Mammalian Arc has as N-terminal coiled-coil domain and a C-terminal capsid (CA) domain separated by a flexible linker [14]. The CA has two lobes, the N-lobe and C-lobe, with 3D structural homology to the retroviral Gag CA domain which mediates virion capsid assembly [19, 33]. Uniquely, the mammalian Arc N-lobe harbors a binding pocket for several synaptic protein ligands [19]. Single-domain antibodies, also known as nanobodies, are 10 times smaller than conventional antibodies with unique binding properties [34, 35]. Recently, we developed six anti-Arc nanobodies (clones B5, B12, C11, D4, E5, and H11) from immunized Alpaca and further validated application of the recombinant ALFA epitope-tagged nanobodies for immunocytochemistry and immunoprecipitation [36, 37]. Epitope mapping and isothermal calorimetry assays showed that all six nanobodies bind to Arc CA with nanomolar affinity [36, 37]. Furthermore, crystal structure analysis showed that nanobody H11 binds specifically to the N-lobe ligand pocket [37, 38].

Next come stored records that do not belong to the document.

==> flow/run.sh <==
#!/bin/bash
# OpenROAD 26Q1-2900-gdf79404cd8, Yosys 0.63+post, stock flow scripts
make -C /OpenROAD-flow-scripts/flow DESIGN_CONFIG=/design/flow/config.mk WORK_HOME=/design/flow/orfs finish
==> flow/config.mk <==
export PLATFORM = sky130hd
export DESIGN_NAME = program_counter
export DESIGN_NICKNAME = program_counter
export VERILOG_FILES = /design/flow/design.v
export SDC_FILE = /design/flow/constraint.sdc
export NUM_CORES = 4
export LEC_CHECK = 1
export CORE_AREA = 10 10 85 85
export DIE_AREA = 0 0 95 95
export SYNTH_HDL_FRONTEND = slang
==> flow/constraint.sdc <==
current_design program_counter

set clk_period 1.0
set clk_io_pct 0.2

create_clock -name clk0 -period $clk_period [get_ports {clk}]

set non_clock_inputs [all_inputs -no_clocks]
set_input_delay [expr $clk_period * $clk_io_pct] -clock clk0 $non_clock_inputs
set_output_delay [expr $clk_period * $clk_io_pct] -clock clk0 [all_outputs]
==> flow/design.v <==
module program_counter #(parameter DATA_WIDTH = 32) (
    input clk,                  
    input rst,                  
    input [DATA_WIDTH-1:0] pc_next,      
    output reg [DATA_WIDTH-1:0] pc       
);
    always @(posedge clk or posedge rst) begin
        if (rst)
            pc <= 0;            
        else
            pc <= pc_next;      
    end
endmodule
==> flow_summary.toml <==
# implementation run metrics
[status]
status = "complete, no violations"

[route]
drt_iter0_markers = 14
route.layer.met1.wl_um = 825
ant_nets = 0
drt-vias-per-instance = 3.100
route.met2.wl_um = 1213
drc_errors = 0
drtPass1Iterations = 3
vias = 558
avgRoutedWirePerCell_um = 14.16
routed.top_layer = "met4"
wl_met3_um = 495
postRouteWirelength_um = 2549

[finish]
mi_logic_area_sq_um = 0
num-multi-input-gates = 0
fin_util = 0.2727
reg_top3 = "pc: 32 flops"
seq_area_sq_um = 800.8
area_growth_pct = 85.54
largest_reg_flops = 32
drive_gt1_frac = 0.3738
largest_register = "pc"
fillCellCount = 587

[grt]
grt_usage = 0.05485
grt_pass1_wl_um = 3732
grt_overflow_total = 0
grt_max_degree = 25
grt_pass1_vias = 642
antenna_found_initial = 1

[synthesis]
synth_flops = 32
yosysWarnings = 0
synth_cells = 33
yosys_cells = 33
ys_seq_share = 0.9953
ys_types = 2
largest_area_cell = "dfrtp_1"
netlist_area_sq_um = 804.5
synth.avg_cell_area_sq_um = 24.38
ys_chip_area_sq_um = 804.5
top_area_frac = 0.9953
synthTopCellsByArea = "dfrtp_1, inv_1"

[clock_tree]
cts_max_level = 2
clock-sinks = 32
postCtsSetupRepairBufs = 0
clockBufferDepth = 2
clockRootBuffer = "clkbuf_8"
cts_tree = "built"
cts_inserted_buffers = 5
clk_pin_slew_worst_paths_ps = 70

[critical_path]
slowest_delay_ps = 370
path_class = "flip-flop to output pin"
critPathCaptureType = "output pin"
crit_required_ps = 800
crit_family = "flip-flops"
cp_slowest_cell = "dfrtp_1"
worst-path-max-fanout = 1
critical_path.cell_chain = "buf_2"
start_kind = "flip-flop"
cp.arrival_ps = 760
crit_buf_inv = 1

[final_timing]
hold_viol_final = 0
rsz0062_at_grt = "no"
clock.fmax_mhz = 1046
finalSetupViolCount = 0
maxSlewViolCount = 0
fin_setup_tns_ps = 0
min_period_over_period = 0.9557
slew_headroom = 0.9072
post-route-min-period_ps = 955.7
worst_slew_pin_slew_ps = 139.2

[floorplan]
rows = 27
placeableCoreArea_sq_um = 5473
io_pins = 66
die-area_sq_um = 9025
fp_util = 0.1470
die_h_um = 95
die_x_um = 95

[power]
powerDensity_nw_per_um2 = 1675
ir_drop_mv = 0.3852
p_leak_nw = 0.6885

[place]
detailed_place_hpwl_um = 2069
port_buffers = 65
gp_congestion = 0.6676

[worst_hold_path]
hold_path_class = "primary input to asynchronous set/reset pin"

[job]
warnings = 25
maxCapViolCount = 0
[layout make-up]
| type | instances | area share |
|---|---|---|
| sequential | 32 | 0.5365 |
| timing repair buffer | 67 | 0.3470 |
| tap | 72 | 0.06035 |
| clock buffer | 6 | 0.04862 |
| clock inverter | 1 | 0.003353 |
| inverter | 1 | 0.002515 |
| antenna | 1 | 0.001676 |
[logic make-up (layout without fill, tap and decap cells)]
| group | count (synthesis) | in the layout | synth area share |
|---|---|---|---|
| flops | 32 | 32 | 0.9953 |
| other cells | 0 | 1 | 0 |
| buf+inv | 1 | 75 | 0.004661 |
[repair_timing]
action	4_1_cts	5_1_grt
resized	96	0
endpoints found under the setup margin	32	0
hold buffers	0	0
[metrics by stage]
step / hold slack, ps / setup slack, ps / cells / area (sq um) / total power, mW
after floorplan: 231.4 / 109.2 / 33 / 804.5 / 1.401
after global placement: 581.1 / 22.76 / 172 / 1573 / 1.686
after detailed placement: 590.4 / 3.206 / 172 / 1573 / 1.692
after CTS: 286.1 / 22.46 / 179 / 1490 / 2.566
after global routing: 313.1 / 0.1707 / 179 / 1490 / 2.655
final: 281.8 / 44.26 / 180 / 1493 / 2.501
[power by group]
part / switching [mW] / total [mW] / leakage [nW] / internal (mW)
combinational: 0.0552 / 0.218 / 0.275 / 0.163
clock: 0.437 / 0.910 / 0.0410 / 0.472
sequential: 0.0138 / 1.37 / 0.373 / 1.36
[worst min-delay path, stage by stage]
cell and delay (ps):
clkdlybuf4s50_1 400, inv_1 110, buf_4 190
[cells in the mapped netlist]
library cell  count
dfrtp_1          32
inv_1             1
[cell usage in the layout, fill, tap and decap left out]
cell type and count:
clkdlybuf4s50_1 33, buf_2 32, dfrtp_1 32, clkbuf_8 5, diode_2 1, inv_1 1, clkinv_2 1, clkbuf_1 1
buf_12 1, buf_4 1
[layer usage]
| layer | up-vias | track usage |
|---|---|---|
| li1 | 245 | - |
| met1 | 269 | 0.05751 |
| met2 | 42 | 0.08124 |
| met3 | 2 | 0.04968 |
| met4 | 0 | 0.01122 |
| met5 | - | 0 |
[path summary, 6_finish.rpt]
path                             start     end  cells after the start
max                              pc[9]   pc[9]                      1
min                                rst  pc[24]                      3
max in group asynchronous          rst   pc[6]                      3
min in group clk0          pc_next[24]  pc[24]                      1
Power is estimated from default activity; no workload was simulated.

Here, we exploited the specific epitope binding anti-Arc nanobodies to develop a novel proximity ligation assay (PLA) for detection of native Arc-Arc complexes. PLA detects protein–protein proximity in situ, amplifying the signal to give cellular localization of complexes that might be present in low levels [39–41]. Using H11 fused to ALFA and FLAG epitope tags, we identify constitutive Arc-Arc complexes in neuronal dendrites of unstimulated hippocampal neuronal cultures. We provide evidence that these complexes contain stable oligomers that do not require recent neuronal activity or de novo Arc expression. Constitutive Arc-Arc complexes are similarly detected by PLA using nanobody C11, which binds to an exposed surface of the capsid domain C-lobe [37]. Comparing chemical stimuli that enhance Arc protein expression, we demonstrate stimulus-evoked changes in Arc-Arc PLA consistent with formation of dimers and higher-order oligomers.

Material and Methods

Primary Hippocampal Neuronal Culture Preparation

All animal procedures used for the primary culture preparation were performed accordingly to the Norwegian animal care committee established regulations. This research is approved by the Norwegian National Research Ethics Committee in compliance with EU Directive 2010/63/EU, ARRIVE guidelines. The neuronal primary culture preparation was based on the protocols published for neuronal culture preparation and cryopreservation by Ishizuka et al. [42]. Before the embryonic dissection for the hippocampus isolation, coverslips (Marienfeld-Superior, Lauda-Königshofen, Germany) of 12 or 18 mm were treated with a 1 N HNO₃ solution (Sigma-Aldrich, St. Louis, MO), followed by washing step with Mili-Q® sterile water and coverslip coating with 1 mg/mL poly-l-lysine (PLL; Sigma-Aldrich) in borate buffer (Thermo Fisher Scientific, Waltham, MA).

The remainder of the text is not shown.